The story begins in fictional St. Petersburg, Missouri (based on the actual town of Hannibal, Missouri), on the shore of the Mississippi River "forty to fifty years ago" (the novel having been published in 1884). Huckleberry "Huck" Finn (the protagonist and first-person narrator) and his friend, Thomas "Tom" Sawyer, have each come into a considerable sum of money as a result of their earlier adventures (detailed in The Adventures of Tom Sawyer). Huck explains how he is placed under the guardianship of the Widow Douglas, who, together with her stringent sister, Miss Watson, are attempting to "sivilize" him and teach him religion. Huck finds civilized life confining. His spirits are raised when Tom Sawyer helps him to slip past Miss Watson's slave, Jim, so he can meet up with Tom's gang of self-proclaimed "robbers". Just as the gang's activities begin to bore Huck, his shiftless father, "Pap", an abusive alcoholic, suddenly reappears. Huck, who knows his father will spend the money on alcohol, is successful at keeping his fortune out of his father's hands. Pap, however, kidnaps Huck and takes him out of town.

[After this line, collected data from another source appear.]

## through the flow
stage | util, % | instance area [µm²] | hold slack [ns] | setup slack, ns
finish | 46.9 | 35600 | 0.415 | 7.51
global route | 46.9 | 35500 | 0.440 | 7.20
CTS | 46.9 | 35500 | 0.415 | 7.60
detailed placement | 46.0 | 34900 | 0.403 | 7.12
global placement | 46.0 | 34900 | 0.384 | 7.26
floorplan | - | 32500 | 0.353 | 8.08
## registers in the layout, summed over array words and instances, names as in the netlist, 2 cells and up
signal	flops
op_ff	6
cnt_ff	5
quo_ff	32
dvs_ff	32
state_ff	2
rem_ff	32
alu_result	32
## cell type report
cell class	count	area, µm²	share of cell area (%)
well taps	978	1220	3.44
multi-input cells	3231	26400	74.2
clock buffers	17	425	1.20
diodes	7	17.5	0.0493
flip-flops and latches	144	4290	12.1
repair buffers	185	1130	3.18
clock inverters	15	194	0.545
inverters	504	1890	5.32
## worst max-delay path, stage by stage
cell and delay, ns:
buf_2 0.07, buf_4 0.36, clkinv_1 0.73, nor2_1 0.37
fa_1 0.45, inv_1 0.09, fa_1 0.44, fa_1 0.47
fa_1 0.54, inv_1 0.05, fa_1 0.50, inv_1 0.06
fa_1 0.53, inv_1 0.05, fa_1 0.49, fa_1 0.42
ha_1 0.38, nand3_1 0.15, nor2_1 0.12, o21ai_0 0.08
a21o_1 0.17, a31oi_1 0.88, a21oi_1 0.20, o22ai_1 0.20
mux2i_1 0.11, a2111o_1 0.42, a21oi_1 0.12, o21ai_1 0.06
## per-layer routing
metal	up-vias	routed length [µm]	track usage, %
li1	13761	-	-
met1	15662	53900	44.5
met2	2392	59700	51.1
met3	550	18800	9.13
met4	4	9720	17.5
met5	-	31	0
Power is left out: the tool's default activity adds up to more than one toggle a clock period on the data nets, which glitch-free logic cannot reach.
$ cat src/rtl/mwsl_pkg.sv
`timescale 1ns / 1ps
// Shared types for the max window sum block: controller states and the
// command and status groups between controller and datapath. No dependencies.
package mwsl_pkg;

	localparam int LIMIT_W = 32;
	// limit plus one more value: the widest the window total gets before pops
	localparam int TOTAL_W = LIMIT_W + 1;

	typedef enum logic [2:0] {
		ST_IDLE,
		ST_FULL_RD,
		ST_FULL_POP,
		ST_PUSH,
		ST_CHECK,
		ST_POP,
		ST_EMIT
	} state_t;

	typedef struct packed {
		logic load_in;   // capture the accepted item
		logic rd_head;   // read the oldest window entry
		logic pop;       // drop the oldest entry using the read data
		logic set_ovf;   // mark overflow
		logic push;      // append the held value
		logic upd_best;  // fold the total into the best sum
		logic emit;      // load the result and clear the run
	} cmd_t;

	typedef struct packed {
		logic full;
		logic nonempty;
		logic over;
		logic last;
		logic out_busy;
	} sts_t;

endpackage
[src/design/mhpq_cell.sv]
// One cell of the sorted key chain: holds one key (largest keys nearest the
// head) and processes the operation passing through it.
// Depends on mhpq_pkg.
module mhpq_cell #(
  parameter int INDEX = 0,
  parameter int CW    = 7
) (
  input  logic                       clk,
  input  logic                       rst,
  input  logic [CW-1:0]              cnt,
  input  mhpq_pkg::token_t           tok_in,
  input  logic [mhpq_pkg::KEY_W-1:0] next_key,
  output mhpq_pkg::token_t           tok_out,
  output logic [mhpq_pkg::KEY_W-1:0] key
);

  mhpq_pkg::token_t           tok_next;
  logic                       key_we;
  logic [mhpq_pkg::KEY_W-1:0] key_next;
  logic                       occ;

  assign occ = cnt > CW'(INDEX);

  always_comb begin
    tok_next = tok_in;
    key_we   = 1'b0;
    key_next = tok_in.key;
    if (tok_in.vld) begin
      unique case (tok_in.op)
        mhpq_pkg::OP_FIND: begin
          if (occ && key == tok_in.key) begin
            tok_next.hit = 1'b1;
          end
        end
        mhpq_pkg::OP_INS: begin
          if (tok_in.hit || tok_in.placed) begin
            tok_next = tok_in;
          end else if (tok_in.shift) begin
            // Keys below the insertion point move one cell towards the tail.
            key_we   = 1'b1;
            key_next = tok_in.carry;
            if (occ) begin
              tok_next.carry = key;
            end else begin
              tok_next.shift  = 1'b0;
              tok_next.placed = 1'b1;
            end
          end else if (occ) begin
            if (key == tok_in.key) begin
              tok_next.hit = 1'b1;
            end else if (key < tok_in.key) begin
              key_we         = 1'b1;
              key_next       = tok_in.key;
              tok_next.carry = key;
              tok_next.shift = 1'b1;
            end
          end else begin
            key_we          = 1'b1;
            key_next        = tok_in.key;
            tok_next.placed = 1'b1;
          end
        end
        mhpq_pkg::OP_DEL: begin
          // Every key moves one cell towards the head; the neighbour has
          // not been touched yet because the operation runs head to tail.
          key_we   = 1'b1;
          key_next = next_key;
        end
        mhpq_pkg::OP_NONE: begin
          tok_next = tok_in;
        end
        default: begin
          tok_next = tok_in;
        end
      endcase
    end
  end

  always_ff @(posedge clk) begin
    if (rst) begin
      tok_out.vld <= 1'b0;
    end else begin
      tok_out <= tok_next;
    end
  end

  always_ff @(posedge clk) begin
    if (key_we) begin
      key <= key_next;
    end
  end

endmodule
===== src/hw/rtl/upqe_pkg.sv =====
// shared types, constants and helpers for the url path/query escaper
`default_nettype none
package upqe_pkg;

  localparam int unsigned FifoDepth = 4;
  localparam int unsigned FifoPtrW  = $clog2(FifoDepth);
  localparam int unsigned FifoCntW  = $clog2(FifoDepth + 1);

  localparam logic [7:0] ChColon   = 8'h3a;
  localparam logic [7:0] ChSlash   = 8'h2f;
  localparam logic [7:0] ChSpace   = 8'h20;
  localparam logic [7:0] ChQmark   = 8'h3f;
  localparam logic [7:0] ChPlus    = 8'h2b;
  localparam logic [7:0] ChPercent = 8'h25;
  localparam logic [7:0] ChDot     = 8'h2e;
  localparam logic [7:0] ChDash    = 8'h2d;
  localparam logic [7:0] ChUscore  = 8'h5f;

  typedef enum logic [1:0] {
    SecScheme = 2'd0,
    SecHost   = 2'd1,
    SecPath   = 2'd2,
    SecQuery  = 2'd3
  } section_e;

  typedef enum logic [1:0] {
    PhLead = 2'd0,
    PhHigh = 2'd1,
    PhLow  = 2'd2
  } phase_e;

  // one classified item: byte to send, whether it expands to %xx, end of url
  typedef struct packed {
    logic [7:0] data;
    logic       esc;
    logic       fin;
  } upqe_cmd_t;

  function automatic logic [7:0] hex_char(input logic [3:0] nib);
    logic [7:0] ch;
    if (nib < 4'd10) begin
      ch = 8'h30 + {4'd0, nib};
    end else begin
      ch = 8'h57 + {4'd0, nib};
    end
    return ch;
  endfunction

endpackage
`default_nettype wire


===== src/hw/rtl/upqe_front.sv =====
// front end: tracks url section and classifies each incoming byte
`default_nettype none
module upqe_front (
  input  wire logic              clk_i,
  input  wire logic              rst_ni,
  input  wire logic              in_valid_i,
  output logic                   in_ready_o,
  input  wire logic [7:0]        in_byte_i,
  input  wire logic              in_end_i,
  output logic                   cmd_valid_o,
  input  wire logic              cmd_ready_i,
  output upqe_pkg::upqe_cmd_t    cmd_o
);

  upqe_pkg::section_e section_q, section_d;
  logic [1:0]         match_q, match_d;
  logic               accept;
  logic               query_keep;
  logic [7:0]         sep_ch;

  assign in_ready_o  = cmd_ready_i;
  assign cmd_valid_o = in_valid_i;
  assign accept      = in_valid_i & cmd_ready_i;

  assign sep_ch = (match_q == 2'd0) ? upqe_pkg::ChColon : upqe_pkg::ChSlash;

  always_comb begin
    query_keep = ((in_byte_i >= 8'h30) && (in_byte_i <= 8'h39)) ||
                 ((in_byte_i >= 8'h61) && (in_byte_i <= 8'h7a)) ||
                 ((in_byte_i >= 8'h41) && (in_byte_i <= 8'h5a)) ||
                 (in_byte_i == upqe_pkg::ChDot) || (in_byte_i == upqe_pkg::ChDash) ||
                 (in_byte_i == upqe_pkg::ChUscore);
  end

  always_comb begin
    section_d = section_q;
    match_d   = match_q;
    case (section_q)
      upqe_pkg::SecScheme: begin
        if (in_byte_i == sep_ch) begin
          if (match_q == 2'd2) begin
            section_d = upqe_pkg::SecHost;
            match_d   = 2'd0;
          end else begin
            match_d = match_q + 2'd1;
          end
        end else begin
          match_d = (in_byte_i == upqe_pkg::ChColon) ? 2'd1 : 2'd0;
        end
      end
      upqe_pkg::SecHost: begin
        if (in_byte_i == upqe_pkg::ChSlash) section_d = upqe_pkg::SecPath;
      end
      upqe_pkg::SecPath: begin
        if (in_byte_i == upqe_pkg::ChQmark) section_d = upqe_pkg::SecQuery;
      end
      default: begin
      end
    endcase
    // end of url returns to the scheme search
    if (in_end_i) begin
      section_d = upqe_pkg::SecScheme;
      match_d   = 2'd0;
    end
  end

  always_comb begin
    cmd_o.data = in_byte_i;
    cmd_o.esc  = 1'b0;
    cmd_o.fin  = in_end_i;
    case (section_q)
      upqe_pkg::SecPath: begin
        if (in_byte_i == upqe_pkg::ChSpace) cmd_o.esc = 1'b1;
      end
      upqe_pkg::SecQuery: begin
        if (in_byte_i == upqe_pkg::ChSpace) begin
          cmd_o.data = upqe_pkg::ChPlus;
        end else if (!query_keep) begin
          cmd_o.esc = 1'b1;
        end
      end
      default: begin
      end
    endcase
  end

  always_ff @(posedge clk_i or negedge rst_ni) begin
    if (!rst_ni) begin
      section_q <= upqe_pkg::SecScheme;
      match_q   <= 2'd0;
    end else if (accept) begin
      section_q <= section_d;
      match_q   <= match_d;
    end
  end

endmodule
`default_nettype wire


===== src/hw/rtl/upqe_fifo.sv =====
// short command queue between front and back end
`default_nettype none
module upqe_fifo (
  input  wire logic                 clk_i,
  input  wire logic                 rst_ni,
  input  wire logic                 wr_valid_i,
  output logic                      wr_ready_o,
  input  wire upqe_pkg::upqe_cmd_t  wr_cmd_i,
  output logic                      rd_valid_o,
  input  wire logic                 rd_pop_i,
  output upqe_pkg::upqe_cmd_t       rd_cmd_o
);

  upqe_pkg::upqe_cmd_t               mem_q [upqe_pkg::FifoDepth];
  logic [upqe_pkg::FifoPtrW-1:0]     wr_ptr_q, rd_ptr_q;
  logic [upqe_pkg::FifoCntW-1:0]     count_q, count_d;
  logic                              push, pop;

  assign wr_ready_o = (count_q != upqe_pkg::FifoCntW'(upqe_pkg::FifoDepth));
  assign rd_valid_o = (count_q != '0);
  assign rd_cmd_o   = mem_q[rd_ptr_q];
  assign push       = wr_valid_i & wr_ready_o;
  assign pop        = rd_pop_i & rd_valid_o;

  always_comb begin
    count_d = count_q;
    if (push && !pop) begin
      count_d = count_q + 1'b1;
    end else if (pop && !push) begin
      count_d = count_q - 1'b1;
    end
  end

  always_ff @(posedge clk_i) begin
    if (push) begin
      mem_q[wr_ptr_q] <= wr_cmd_i;
    end
  end

  always_ff @(posedge clk_i or negedge rst_ni) begin
    if (!rst_ni) begin
      wr_ptr_q <= '0;
      rd_ptr_q <= '0;
      count_q  <= '0;
    end else begin
      if (push) wr_ptr_q <= wr_ptr_q + 1'b1;
      if (pop)  rd_ptr_q <= rd_ptr_q + 1'b1;
      count_q <= count_d;
    end
  end

endmodule
`default_nettype wire


===== src/hw/rtl/upqe_back.sv =====
// back end: expands queued commands into output bytes behind an output register
`default_nettype none
module upqe_back (
  input  wire logic                 clk_i,
  input  wire logic                 rst_ni,
  input  wire logic                 cmd_valid_i,
  input  wire upqe_pkg::upqe_cmd_t  cmd_i,
  output logic                      cmd_pop_o,
  output logic                      out_valid_o,
  input  wire logic                 out_ready_i,
  output logic [7:0]                out_byte_o,
  output logic                      out_last_o,
  output logic                      out_done_o
);

  upqe_pkg::phase_e phase_q, phase_d;
  logic             valid_q;
  logic [7:0]       byte_q, byte_d;
  logic             last_q, last_d;
  logic             done_q;
  logic             load;

  assign load = cmd_valid_i & (~valid_q | out_ready_i);

  always_comb begin
    phase_d = upqe_pkg::PhLead;
    if (cmd_i.esc) begin
      case (phase_q)
        upqe_pkg::PhLead: phase_d = upqe_pkg::PhHigh;
        upqe_pkg::PhHigh: phase_d = upqe_pkg::PhLow;
        default:          phase_d = upqe_pkg::PhLead;
      endcase
    end
  end

  always_comb begin
    byte_d = cmd_i.data;
    last_d = 1'b1;
    if (cmd_i.esc) begin
      case (phase_q)
        upqe_pkg::PhLead: begin
          byte_d = upqe_pkg::ChPercent;
          last_d = 1'b0;
        end
        upqe_pkg::PhHigh: begin
          byte_d = upqe_pkg::hex_char(cmd_i.data[7:4]);
          last_d = 1'b0;
        end
        default: begin
          byte_d = upqe_pkg::hex_char(cmd_i.data[3:0]);
          last_d = 1'b1;
        end
      endcase
    end
  end

  assign cmd_pop_o = load & last_d;

  always_ff @(posedge clk_i or negedge rst_ni) begin
    if (!rst_ni) begin
      valid_q <= 1'b0;
      phase_q <= upqe_pkg::PhLead;
    end else begin
      if (load) begin
        valid_q <= 1'b1;
        phase_q <= phase_d;
      end else if (out_ready_i) begin
        valid_q <= 1'b0;
      end
    end
  end

  always_ff @(posedge clk_i) begin
    if (load) begin
      byte_q <= byte_d;
      last_q <= last_d;
      done_q <= last_d & cmd_i.fin;
    end
  end

  assign out_valid_o = valid_q;
  assign out_byte_o  = byte_q;
  assign out_last_o  = last_q;
  assign out_done_o  = done_q;

endmodule
`default_nettype wire


===== src/hw/rtl/url_path_query_escaper_core.sv =====
// top level of the url path/query escaper
// an accepted byte is written into the command queue, then into the output register
// throughput: one output byte per cycle while the output is ready and a command waits
// a plain byte yields one output byte, an escaped byte three (%xx) from the back end
// input stays ready while the 4-entry command queue has room
// reset clears section tracking, queue pointers and the output valid
`default_nettype none
module url_path_query_escaper_core (
  input  wire logic       clk_i,
  input  wire logic       rst_ni,
  input  wire logic       s_axis_tvalid_i,
  output logic            s_axis_tready_o,
  input  wire logic [7:0] s_axis_tdata_i,   // [7:0] in_byte
  input  wire logic       s_axis_tlast_i,   // string_end
  output logic            m_axis_tvalid_o,
  input  wire logic       m_axis_tready_i,
  output logic [7:0]      m_axis_tdata_o,   // [7:0] out_byte
  output logic            m_axis_tlast_o,   // run_last
  output logic            m_axis_tuser_o    // [0] url_done
);

  upqe_pkg::upqe_cmd_t front_cmd, back_cmd;
  logic                front_valid, fifo_ready, back_valid, back_pop;

  upqe_front u_front (
    .clk_i       (clk_i),
    .rst_ni      (rst_ni),
    .in_valid_i  (s_axis_tvalid_i),
    .in_ready_o  (s_axis_tready_o),
    .in_byte_i   (s_axis_tdata_i),
    .in_end_i    (s_axis_tlast_i),
    .cmd_valid_o (front_valid),
    .cmd_ready_i (fifo_ready),
    .cmd_o       (front_cmd)
  );

  upqe_fifo u_fifo (
    .clk_i      (clk_i),
    .rst_ni     (rst_ni),
    .wr_valid_i (front_valid),
    .wr_ready_o (fifo_ready),
    .wr_cmd_i   (front_cmd),
    .rd_valid_o (back_valid),
    .rd_pop_i   (back_pop),
    .rd_cmd_o   (back_cmd)
  );

  upqe_back u_back (
    .clk_i       (clk_i),
    .rst_ni      (rst_ni),
    .cmd_valid_i (back_valid),
    .cmd_i       (back_cmd),
    .cmd_pop_o   (back_pop),
    .out_valid_o (m_axis_tvalid_o),
    .out_ready_i (m_axis_tready_i),
    .out_byte_o  (m_axis_tdata_o),
    .out_last_o  (m_axis_tlast_o),
    .out_done_o  (m_axis_tuser_o)
  );

endmodule
`default_nettype wire
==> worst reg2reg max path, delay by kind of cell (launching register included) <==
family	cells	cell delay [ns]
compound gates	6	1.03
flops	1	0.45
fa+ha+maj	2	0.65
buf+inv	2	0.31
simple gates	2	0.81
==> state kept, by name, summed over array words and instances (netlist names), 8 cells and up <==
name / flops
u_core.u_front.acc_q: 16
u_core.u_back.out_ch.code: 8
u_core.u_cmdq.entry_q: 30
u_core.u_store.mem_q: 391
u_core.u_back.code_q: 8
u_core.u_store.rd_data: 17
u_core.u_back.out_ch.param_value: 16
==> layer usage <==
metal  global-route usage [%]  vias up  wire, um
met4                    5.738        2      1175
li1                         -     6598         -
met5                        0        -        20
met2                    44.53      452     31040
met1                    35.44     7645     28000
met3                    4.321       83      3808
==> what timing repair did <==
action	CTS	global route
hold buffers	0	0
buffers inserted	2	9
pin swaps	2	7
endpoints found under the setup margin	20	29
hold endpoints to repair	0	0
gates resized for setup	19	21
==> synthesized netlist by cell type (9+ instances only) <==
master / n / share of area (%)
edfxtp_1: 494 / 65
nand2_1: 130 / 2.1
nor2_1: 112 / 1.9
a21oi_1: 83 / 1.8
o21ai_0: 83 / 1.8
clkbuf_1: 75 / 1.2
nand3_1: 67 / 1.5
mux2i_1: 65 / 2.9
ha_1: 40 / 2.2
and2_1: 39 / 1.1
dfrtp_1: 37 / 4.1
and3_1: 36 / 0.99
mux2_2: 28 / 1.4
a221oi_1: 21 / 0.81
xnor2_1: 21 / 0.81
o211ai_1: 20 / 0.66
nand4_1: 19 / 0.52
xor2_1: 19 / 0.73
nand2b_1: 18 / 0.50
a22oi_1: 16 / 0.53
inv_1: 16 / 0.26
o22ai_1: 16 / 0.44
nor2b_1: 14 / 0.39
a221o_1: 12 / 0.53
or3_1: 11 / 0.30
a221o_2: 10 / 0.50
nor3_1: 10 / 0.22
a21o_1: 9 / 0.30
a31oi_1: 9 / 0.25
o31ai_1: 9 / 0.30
==> src/hdl/rac_pkg.sv <==
// ----------------------------------------------------------------------------
// Radix ASCII converter package
// Shared widths, controller/datapath command and status types, and the
// digit-to-ASCII lookup used by the converter.
// ----------------------------------------------------------------------------
package rac_pkg;

  // Number of value bits that take part in the conversion.
  localparam int VALUE_WIDTH   = 32;
  // Fixed widths of the channel fields.
  localparam int VALUE_FIELD_W = 32;
  localparam int RADIX_W       = 6;
  localparam int CHAR_W        = 7;

  localparam int VALUE_USE_W   = (VALUE_WIDTH < VALUE_FIELD_W) ? VALUE_WIDTH : VALUE_FIELD_W;

  // The divider retires this many quotient bits per cycle.
  localparam int BITS_PER_STEP = 8;
  localparam int DIV_STEPS     = (VALUE_WIDTH + BITS_PER_STEP - 1) / BITS_PER_STEP;
  localparam int PAD_W         = DIV_STEPS * BITS_PER_STEP;
  localparam int STEP_W        = (DIV_STEPS > 1) ? $clog2(DIV_STEPS) : 1;

  // Digit store sizing.
  localparam int CNT_W         = $clog2(VALUE_WIDTH + 1);
  localparam int IDX_W         = $clog2(VALUE_WIDTH);
  localparam int REM_W         = RADIX_W + 1;

  localparam logic [RADIX_W-1:0] RADIX_MIN = RADIX_W'(2);
  localparam logic [RADIX_W-1:0] RADIX_MAX = RADIX_W'(36);

  localparam logic [CHAR_W-1:0] ASCII_ZERO = CHAR_W'(48);
  localparam logic [CHAR_W-1:0] ASCII_ALPHA_BIAS = CHAR_W'(55);

  typedef enum logic [2:0] {
    ST_IDLE   = 3'b001,
    ST_DIVIDE = 3'b010,
    ST_EMIT   = 3'b100
  } rac_state_e;

  // Commands from the controller to the datapath.
  typedef struct packed {
    logic load;      // capture a new value and radix
    logic div_step;  // run one division step
    logic emit;      // move the next stored digit into the output register
  } rac_cmd_t;

  // Status from the datapath to the controller.
  typedef struct packed {
    logic step_last;  // current step completes a division
    logic conv_done;  // the division in flight produces the final digit
    logic emit_last;  // the read pointer sits on the least significant digit
    logic out_valid;  // the output register holds an untaken digit
  } rac_sts_t;

  // Maps a digit value to its ASCII code; codes past 'Z' read as '0'.
  function automatic logic [CHAR_W-1:0] digit_to_ascii(input logic [RADIX_W-1:0] d);
    logic [CHAR_W-1:0] c;
    if (d < RADIX_W'(10)) begin
      c = ASCII_ZERO + CHAR_W'(d);
    end else if (d < RADIX_MAX) begin
      c = ASCII_ALPHA_BIAS + CHAR_W'(d);
    end else begin
      c = ASCII_ZERO;
    end
    return c;
  endfunction

endpackage

==> src/hdl/rac_ifs.sv <==
// ----------------------------------------------------------------------------
// Radix ASCII converter channel interfaces
// Valid/ready channels for the conversion request and the digit stream.
// ----------------------------------------------------------------------------
interface rac_in_if;
  import rac_pkg::*;

  logic                     valid;
  logic                     ready;
  logic [VALUE_FIELD_W-1:0] value;
  logic [RADIX_W-1:0]       radix;

  modport source (output valid, output value, output radix, input ready);
  modport sink   (input valid, input value, input radix, output ready);
endinterface

interface rac_out_if;
  import rac_pkg::*;

  logic              valid;
  logic              ready;
  logic [CHAR_W-1:0] digit_char;
  logic              last_digit;

  modport source (output valid, output digit_char, output last_digit, input ready);
  modport sink   (input valid, input digit_char, input last_digit, output ready);
endinterface

==> src/hdl/rac_ctrl.sv <==
// ----------------------------------------------------------------------------
// Radix ASCII converter controller
// Sequences capture, repeated division and reverse-order digit readout.
// ----------------------------------------------------------------------------
module rac_ctrl
  import rac_pkg::*;
(
  input  logic     clk_i,
  input  logic     rst_ni,
  input  logic     in_valid_i,
  output logic     in_ready_o,
  input  logic     out_ready_i,
  input  rac_sts_t sts_i,
  output rac_cmd_t cmd_o
);

  rac_state_e state_q, state_d;

  always_comb begin
    state_d        = state_q;
    cmd_o          = '0;
    in_ready_o     = 1'b0;
    unique case (state_q)
      ST_IDLE: begin
        in_ready_o = 1'b1;
        if (in_valid_i) begin
          cmd_o.load = 1'b1;
          state_d    = ST_DIVIDE;
        end
      end
      ST_DIVIDE: begin
        cmd_o.div_step = 1'b1;
        if (sts_i.step_last && sts_i.conv_done) begin
          state_d = ST_EMIT;
        end
      end
      ST_EMIT: begin
        // A digit moves out only when the output register is free or drains now.
        if (!sts_i.out_valid || out_ready_i) begin
          cmd_o.emit = 1'b1;
          if (sts_i.emit_last) begin
            state_d = ST_IDLE;
          end
        end
      end
      default: begin
        state_d = ST_IDLE;
      end
    endcase
  end

  always_ff @(posedge clk_i or negedge rst_ni) begin
    if (!rst_ni) begin
      state_q <= ST_IDLE;
    end else begin
      state_q <= state_d;
    end
  end

endmodule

In Illinois, Jackson's Island and while going Downriver
Pap forcibly moves Huck to an abandoned cabin in the woods along the Illinois shoreline. To evade further violence and escape imprisonment, Huck elaborately fakes his own murder, steals his father's provisions, and sets off downriver in a 13/14-foot long canoe he finds drifting downstream. Soon, he settles comfortably on Jackson's Island, where he reunites with Jim, Miss Watson's slave. Jim has also run away after he overheard Miss Watson planning to sell him "down the river" to presumably more brutal owners. Jim plans to make his way to the town of Cairo in Illinois, a free state, so that he can later buy the rest of his enslaved family's freedom. At first, Huck is conflicted about the sin and crime of supporting a runaway slave, but as the two talk in-depth and bond over their mutually held superstitions, Huck emotionally connects with Jim, who increasingly becomes Huck's close friend and guardian. After heavy flooding on the river, the two find a raft (which they keep) as well as an entire house floating on the river (Chapter 9: "The House of Death Floats By"). Entering the house to seek loot, Jim finds the naked body of a dead man lying on the floor, shot in the back. He prevents Huck from viewing the corpse.